Coronavirus and Living in a Historical Novel

Whether you’re a writer or not, we’re all experiencing the highs and lows of Covid-19. Today, author Michelle Cameron discusses how the pandemic parallels the experiences of some of her characters in her novel Beyond the Ghetto Gates.

Coronavirus and Living in a Historical Novel

I keep repeating the same phrase when I talk to people about my recently published book, Beyond the Ghetto Gates: “It’s ironic that I’ve released this book about a community that was locked inside, when we are all, in fact, locked inside.”

Because now, I have a greater sense of empathy for my characters’ dilemma, trapped inside iron-wrought gates from sunset to sunrise. Writing is so often a case of respectful imagination – imagining what someone must have felt in a situation you could never expect to experience yourself. Certainly no one could have anticipated our social isolation even a few months ago. Our current reality hit so abruptly and took hold so quickly that “surreal” was the word everyone kept using to describe it. We’re living in a science fiction novel, some of my writing students said, as we met via Zoom to continue classes. A dystopia.

But are we, in fact, living in a historical novel instead? “Bring out your dead” replayed in my mind, seeing photos of the mass graves lined up in a New York park. Having written In the Shadow of the Globe, a verse novel about Shakespeare’s time, I had used that same respectful imagination to conjure up Shakespeare’s grief over his lost son, and that famous line features in a poem about poor dead Hamnet:

“Give us your dead”

floats by tonight in London streets,

keeping time with a laden wagon

dragged past a miasma of fever,

then the dirge beyond

my neighbor’s chalked door,

his cracked voice crying, What,

all my children? All?

All gone from me in a single night?

Earlier in that same collection, I wrote a poem listing the “postings about the city, on church and tavern doors” that has eerie resonance to our present reality:

no one may congregate in large gatherings save Church –

no bearbaiting, gambling, playacting,

no assemblies for purposes other than prayer –

this applies, too, to taverns and ale houses,

all now closed by order of the City.

Even the “save Church” line is weirdly appropriate, considering how many mega churches ignored the regulations to remain isolated during the crisis and held holiday services, trusting that God would keep their congregants safe.

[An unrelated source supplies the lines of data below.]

==> src/rtl/sargantana_icache_ifill_unit.sv <==
// Instruction-cache refill engine: issues one line fill to L2, assembles the
// response beats, and merges L2 invalidations onto the single fill response.

module sargantana_icache_ifill_slot #(
    parameter int W = 128
) (
    input  logic         clk_i,
    input  logic         rstn_i,
    input  logic         we_i,
    input  logic [W-1:0] d_i,
    output logic [W-1:0] q_o
);
    logic [W-1:0] r_q;

    always_ff @(posedge clk_i or negedge rstn_i) begin
        if (!rstn_i)   r_q <= '0;
        else if (we_i) r_q <= d_i;
    end

    assign q_o = r_q;
endmodule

In Beyond the Ghetto Gates I didn’t write about pestilence and pandemic – though the next book in the series, which will take place in Egypt and Israel during Napoleon’s expedition there, will certainly describe the plague that took the lives of many of Bonaparte’s troops. But being locked inside against one’s will is definitely a part of the novel:

From dawn until nightfall, ghetto residents moved freely through the stone archway into the city of Ancona. As the sun dipped behind the horizon, however, city guards slammed the gates shut and chained a heavy padlock to the bars. The clang of the closing gates always raised the hair on the back of Mirelle’s neck.

It affected her generally carefree brother even more. Jacopo often railed against being imprisoned inside the ghetto.Just once, I want to see what the sea looks like under the stars,” he’d said one night as they stood outside, straining to see more than a few inches of night sky. “Just once, I’d like to walk freely out the gate and not have someone stare at me because I’m Jewish.”

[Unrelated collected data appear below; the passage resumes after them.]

==> config.mk <==
export PLATFORM = sky130hd
export DESIGN_NAME = idli_uart_txq_m
export DESIGN_NICKNAME = d
export VERILOG_FILES = /design/src/rtl/idli_uart_txq_m.sv
export SDC_FILE = /design/constraint.sdc
export NUM_CORES = 1
export LEC_CHECK = 0
export ABC_AREA = 1
export CAP_MARGIN = 20
export CORE_MARGIN = 2
export CORE_UTILIZATION = 61
export DETAILED_ROUTE_END_ITERATION = 10
export HOLD_SLACK_MARGIN = 0.1
export PLACE_DENSITY = 0.91
export SETUP_SLACK_MARGIN = 0.1
export SKIP_CTS_REPAIR_TIMING = 1
export SLEW_MARGIN = 20
export SYNTH_ARGS = -nofsm -noshare
export SYNTH_HDL_FRONTEND = slang
export SYNTH_SLANG_ARGS = --single-unit
==> constraint.sdc <==
create_clock -name i_txq_gck -period 4.75 [get_ports i_txq_gck]
set_input_delay 0.7125 -clock i_txq_gck [delete_from_list [all_inputs] [get_ports i_txq_gck]]
set_output_delay 0.7125 -clock i_txq_gck [all_outputs]
set_load 0.01 [all_outputs]
==> src/rtl/idli_uart_txq_m.sv <==
// idli_uart_txq_m: byte-wide transmit queue between the core's 4b serial data
// path and the UART transmitter. The core pushes a byte as two nibbles (low on
// the accept cycle, high on the next). Stored bytes are replayed to the UART as
// low nibble with valid, then high nibble on the following cycle.
//
// Ports:
//   i_txq_gck      clock
//   i_txq_rst_n    asynchronous active-low reset
//   i_txq_data     nibble from core (4b)
//   i_txq_vld      core has a byte to push, sampled only with o_txq_acp
//   o_txq_acp      queue accepts a low nibble this cycle
//   o_txq_empty    no committed bytes held
//   o_txq_cnt      committed byte count, 0..DEPTH
//   o_uart_tx      nibble to UART TX (4b)
//   o_uart_tx_vld  low nibble of head byte valid
//   i_uart_tx_acp  UART accepts the low nibble; high nibble taken next cycle
module idli_uart_txq_m #(
  parameter int unsigned DEPTH = 4
) (
  input  logic                     i_txq_gck,
  input  logic                     i_txq_rst_n,
  input  logic [3:0]               i_txq_data,
  input  logic                     i_txq_vld,
  output logic                     o_txq_acp,
  output logic                     o_txq_empty,
  output logic [$clog2(DEPTH):0]   o_txq_cnt,
  output logic [3:0]               o_uart_tx,
  output logic                     o_uart_tx_vld,
  input  logic                     i_uart_tx_acp
);

  localparam int unsigned PtrW = $clog2(DEPTH);
  localparam int unsigned CntW = PtrW + 1;

  typedef enum logic {StWrLo, StWrHi} wr_state_e;
  typedef enum logic {StRdLo, StRdHi} rd_state_e;

  wr_state_e wr_state_q, wr_state_d;
  rd_state_e rd_state_q, rd_state_d;

  logic [7:0]      mem_q [DEPTH];
  logic [3:0]      stage_q, stage_d;
  logic [PtrW-1:0] wr_ptr_q, wr_ptr_d;
  logic [PtrW-1:0] rd_ptr_q, rd_ptr_d;
  logic [CntW-1:0] count_q, count_d;

  logic full;
  logic empty;
  logic lo_accept;
  logic commit;
  logic pop;

  assign full  = (count_q == CntW'(DEPTH));
  assign empty = (count_q == '0);

  // ---------------------------------------------------------------------------
  // Write FSM: state register
  // ---------------------------------------------------------------------------
  always_ff @(posedge i_txq_gck or negedge i_txq_rst_n) begin
    if (!i_txq_rst_n) begin
      wr_state_q <= StWrLo;
    end else begin
      wr_state_q <= wr_state_d;
    end
  end

  // Write FSM: next state. WR_HI always returns, so only one byte is ever in
  // flight and a commit cannot overflow the count checked at low accept.
  always_comb begin
    wr_state_d = wr_state_q;
    unique case (wr_state_q)
      StWrLo: if (lo_accept) wr_state_d = StWrHi;
      StWrHi: wr_state_d = StWrLo;
      default: wr_state_d = StWrLo;
    endcase
  end

  // Write FSM: outputs
  always_comb begin
    o_txq_acp = 1'b0;
    commit    = 1'b0;
    unique case (wr_state_q)
      StWrLo: o_txq_acp = !full;
      StWrHi: commit    = 1'b1;
      default: o_txq_acp = 1'b0;
    endcase
  end

  assign lo_accept = o_txq_acp & i_txq_vld;

  // ---------------------------------------------------------------------------
  // Read FSM: state register
  // ---------------------------------------------------------------------------
  always_ff @(posedge i_txq_gck or negedge i_txq_rst_n) begin
    if (!i_txq_rst_n) begin
      rd_state_q <= StRdLo;
    end else begin
      rd_state_q <= rd_state_d;
    end
  end

  // Read FSM: next state
  always_comb begin
    rd_state_d = rd_state_q;
    unique case (rd_state_q)
      StRdLo: if (o_uart_tx_vld && i_uart_tx_acp) rd_state_d = StRdHi;
      StRdHi: rd_state_d = StRdLo;
      default: rd_state_d = StRdLo;
    endcase
  end

  // Read FSM: outputs. The high nibble is driven without valid; the UART takes
  // it unconditionally the cycle after accepting the low nibble.
  always_comb begin
    o_uart_tx_vld = 1'b0;
    o_uart_tx     = 4'h0;
    pop           = 1'b0;
    unique case (rd_state_q)
      StRdLo: begin
        o_uart_tx_vld = !empty;
        if (!empty) o_uart_tx = mem_q[rd_ptr_q][3:0];
      end
      StRdHi: begin
        o_uart_tx = mem_q[rd_ptr_q][7:4];
        pop       = 1'b1;
      end
      default: o_uart_tx_vld = 1'b0;
    endcase
  end

  // ---------------------------------------------------------------------------
  // Datapath next state
  // ---------------------------------------------------------------------------
  always_comb begin
    stage_d  = stage_q;
    wr_ptr_d = wr_ptr_q;
    rd_ptr_d = rd_ptr_q;
    count_d  = count_q;
    if (lo_accept) stage_d = i_txq_data;
    if (commit)    wr_ptr_d = wr_ptr_q + PtrW'(1);
    if (pop)       rd_ptr_d = rd_ptr_q + PtrW'(1);
    unique case ({commit, pop})
      2'b10:   count_d = count_q + CntW'(1);
      2'b01:   count_d = count_q - CntW'(1);
      default: count_d = count_q;
    endcase
  end

  always_ff @(posedge i_txq_gck or negedge i_txq_rst_n) begin
    if (!i_txq_rst_n) begin
      stage_q  <= 4'h0;
      wr_ptr_q <= '0;
      rd_ptr_q <= '0;
      count_q  <= '0;
    end else begin
      stage_q  <= stage_d;
      wr_ptr_q <= wr_ptr_d;
      rd_ptr_q <= rd_ptr_d;
      count_q  <= count_d;
    end
  end

  // Storage is not reset; count gates every read of it.
  always_ff @(posedge i_txq_gck) begin
    if (commit) mem_q[wr_ptr_q] <= {i_txq_data, stage_q};
  end

  assign o_txq_empty = empty;
  assign o_txq_cnt   = count_q;

endmodule
==> summary.md <==
| Metric | Value |
|---|---|
| Final setup TNS | 0 ps |
| EDFF count, synth | 32 |
| CTS tree | built |
| Yosys reg bits | 45 |
| Clock share of power | 16.7% |
| GRT Total Usage | 20.65% |
| Max-cap viol count | 0 |
| Average size of a mapped cell | 10.01 µm² |
| WL/cell | 12.98 µm |
| Max Fanout on Critical Path | 19 |
| Combinational share of power | 36.9% |
| Core area | 3311 µm² |
| DRC viols | 0 |
| Sw frac | 36.55% |
| Total length of routed wires | 3530 µm |
| Critical path endpoint category | primary output |
| Net switching power | 527.8 µW |
| Tot Pwr | 1444 µW |
| Main synth FF type | edfxtp_1 |
| Worst Path Required | 4040 ps |
| Yosys warns | 0 |
| Layout area overhead | 12.68% |
| R2R Path Start | rd_state_q$_DFF_PN0_ |
| Reg2Reg Capture Point | o_txq_cnt[2]$_DFFE_PN0P_ |
| Pre-CTS setup slack | 2254 ps |
| Final worst slack | 1853 ps |
| Async set-or-reset flop fraction in the synthesized netlist | 28.89% |
| Reg2Reg Depth | 6 |
| Die X | 62.28 µm |
| Sequential Power Share | 46.4% |
| Gr ovfl total | 0 |
| Top Ports | 18 |
| Sequential fraction of the synthesis area | 62.08% |
| Die Area | 3879 µm² |
| Min-delay worst type | reg2reg |
| Final RePlAce weighted congestion | 0.7510 |
| Number of global-route vias before repair | 1,319 |
| First-pass GRT wire length | 5982 µm |
| Initial Utilization | 62.59% |
| Number of diodes | 0 |
| CTS root buffer | clkbuf_4 |
| Leakage Power | 0.001115 µW |
| Final setup fails | 0 |
| Nets | 239 |
| Synth cell types | 23 |
| Reg clk slew, reported paths | 120 ps |
| Routed Antenna Nets | 0 |
| Vias/cell | 5.037 |
| Largest net degree at the start of global routing | 20 |
| Worst skew pair latency | 340 ps |
| Run status | finished clean |
| Max-slew violation count | 0 |
| Initial antenna violation count | 0 |
| Final Hold Violating Endpoints | 0 |
| Cell area after layout | 2335 µm² |
| Startpoint types | register |
| Initial drt markers | 82 |
| Longest Clk Path Bufs | 2 |
| Die Y | 62.28 µm |
| Pre-antenna DRT Iters | 4 |
| Clk sinks | 45 |
| FP Rows | 21 |
| Flop2flop setup slack | 2950 ps |
| Fmax | 345.2 MHz |
| Worst vdd ir | 299.1 µV |
| Internal power | 916.3 µW |
| Cells after Synth | 207 |
| Commonest non-fill, non-tap cells in the layout | nand2_1, inv_1, edfxtp_1 |
| Hold Crit Depth | 0 |
| Via count | 1,370 |
| Detailed placement HPWL | 2447 µm |
| Area post-placement | 2246 µm² |
| Critical Path AT | 2180 ps |
| Power Density | 618.5 nW/µm² |
| Sink of the worst hold path | mem_q[1][1]$_DFFE_PP_ |
| # fillers | 251 |
| Post-Synthesis Cell Area | 2072 µm² |
| Setup CP Type | reg2out |
| Share of layout cells above drive strength 1 | 6.637% |
| Commonest non-fill, non-tap cell in the layout | nand2_1 |
| Relative slew slack | 57.03% |
| Count of input and output buffers | 17 |
| CTS Buf Count | 5 |
| H-Tree Level Count | 2 |
| Worst slew pin tran | 644.6 ps |
| Clock skew | 10.96 ps |
| Crit share post-route | 60.99% |
| Worst hold start | stage_q[1]$_DFFE_PN0P_ |
| Unrepaired setup endpoints after global routing | no |
| Post-layout min period | 2897 ps |
| Net Count, Synth | 221 |
-- Yosys cell counts (2+ instances only) --
| master | instances | share of area [%] |
|---|---|---|
| xor2_1 | 3 | 1.3 |
| inv_2 | 2 | 0.36 |
| inv_1 | 42 | 7.6 |
| ha_1 | 5 | 3.0 |
| nand3_1 | 16 | 3.9 |
| dfrtp_1 | 13 | 16 |
| buf_6 | 3 | 1.6 |
| edfxtp_1 | 32 | 46 |
| buf_4 | 2 | 0.72 |
| o21ai_0 | 2 | 0.48 |
| nand2_1 | 74 | 13 |
| xnor2_1 | 2 | 0.85 |
-- worst max path at each step --
stage | startpoint | endpoint | slack, ps
4_1_cts | rd_ptr_q[0]$_DFFE_PN0P_ | o_uart_tx[0] | 1850
2_1_floorplan | o_txq_cnt[0]$_DFFE_PN0P_ | o_uart_tx[0] | 2960
3_3_place_gp | rd_ptr_q[0]$_DFFE_PN0P_ | o_uart_tx[3] | 2340
3_5_place_dp | rd_ptr_q[0]$_DFFE_PN0P_ | o_uart_tx[0] | 2250
6_report | rd_ptr_q[0]$_DFFE_PN0P_ | o_uart_tx[0] | 1850
5_1_grt | rd_ptr_q[0]$_DFFE_PN0P_ | o_uart_tx[1] | 1710
-- kinds of logic (layout without fill, tap and decap cells) --
kind of cell	count (synthesis)	in the layout	share of synthesized area, %
buf+inv	52	71	11.41
flops	45	45	62.08
xor+xnor	5	5	2.114
simple gates	96	96	19.69
compound gates	3	3	0.7244
fa+ha+maj	6	6	3.986
-- registers in the layout, indices dropped and copies added, names as in the netlist --
name        flops
mem_q          32
stage_q         4
o_txq_cnt       3
rd_ptr_q        2
wr_ptr_q        2
rd_state_q      1
wr_state_q      1
-- worst max-delay path, stage by stage (launching register included) --
cell             delay, ps
dfrtp_1                780
inv_6                  140
nand2_1                100
nand3_1                 60
nand2_1                 90
nand2_1                 50
nand2_1                100
clkdlybuf4s50_1        530
-- layout make-up --
| class | instances | area, µm² | share of cell area (%) |
|---|---|---|---|
| sequential | 45 | 1286 | 55.09 |
| multi-input combinational | 110 | 549.3 | 23.53 |
| inverter | 46 | 182.7 | 7.824 |
| timing repair buffer | 17 | 170.2 | 7.288 |
| tap | 46 | 57.56 | 2.465 |
| clock buffer | 6 | 51.30 | 2.197 |
| clock inverter | 2 | 37.54 | 1.608 |
-- metrics by stage --
stage | hold slack [ps] | cells | utilization (%)
after floorplan | 416.9 | 207 | -
after global placement | 497.3 | 264 | 67.84
after detailed placement | 509.9 | 264 | 67.84
after CTS | 543.5 | 272 | 70.52
after global routing | 560.1 | 272 | 70.52
final | 545.4 | 272 | 70.52
-- power groups by stage --
stage	logic [µW]	registers, µW	clock network, µW
2_1_floorplan	414	614	0
3_3_place_gp	506	670	0
3_5_place_dp	531	677	0
4_1_cts	539	668	244
5_1_grt	605	685	261
6_report	533	670	241
-- layer usage --
metal	track usage (%)	up-vias	wire length [µm]
li1	-	675	-
met1	25.35	640	1447
met2	34.24	46	1775
met3	4.891	9	199
met4	10.83	0	108
met5	0	-	0
No activity file was read; power rests on OpenSTA's default activity.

Something had stirred in her chest as he spoke. A whole world existed outside the ghetto. If only they could both walk out of the gates freely!

And yet, there was vibrant life inside the Jewish ghettos that couldn’t be denied, despite padlocked gates and enforced isolation. I describe at one point the many suitors who pay court to my heroine and her friend in the evenings during a visit to the Venice ghetto, even as the community is confined to their narrow streets and crowded homes. Our own isolation is different, of course – but then, consider how much art, music, and performance is being streamed onto our electronic devices, much of which we don’t generally have access to. Consider the Zoom book clubs, social hours, classes, even the play dates. Forced apart, we’re still finding ways to come together.

There have been countless plagues throughout our history that we have survived. This is not in any way to minimize the suffering of those who have coronavirus, or those who were afflicted with the Black Death, the great plagues of the 17th and 18th centuries, yellow fever, polio, Spanish flu – the list goes on and on. And there have been many historical novels written about them. Each of those authors brought their own brand of respectful imagination to convey the loss of life, the pain, and the suffering. Regrettably, our generation of writers no longer have to imagine what it’s like. I anticipate many pandemic books in our future, books that capture the angst and the loneliness of isolation – and I’m sure many of them will have dystopian overtones.

But for me and my fellow historical novelists, what we’ve all learned will harken back to our shared pain in the present as we reach into the past. It’s something we all carry with us now. As I recently told an aspiring novelist who is depicting the TB epidemic in America: “Go deeper. You don’t have to imagine it any longer. You’re living it.”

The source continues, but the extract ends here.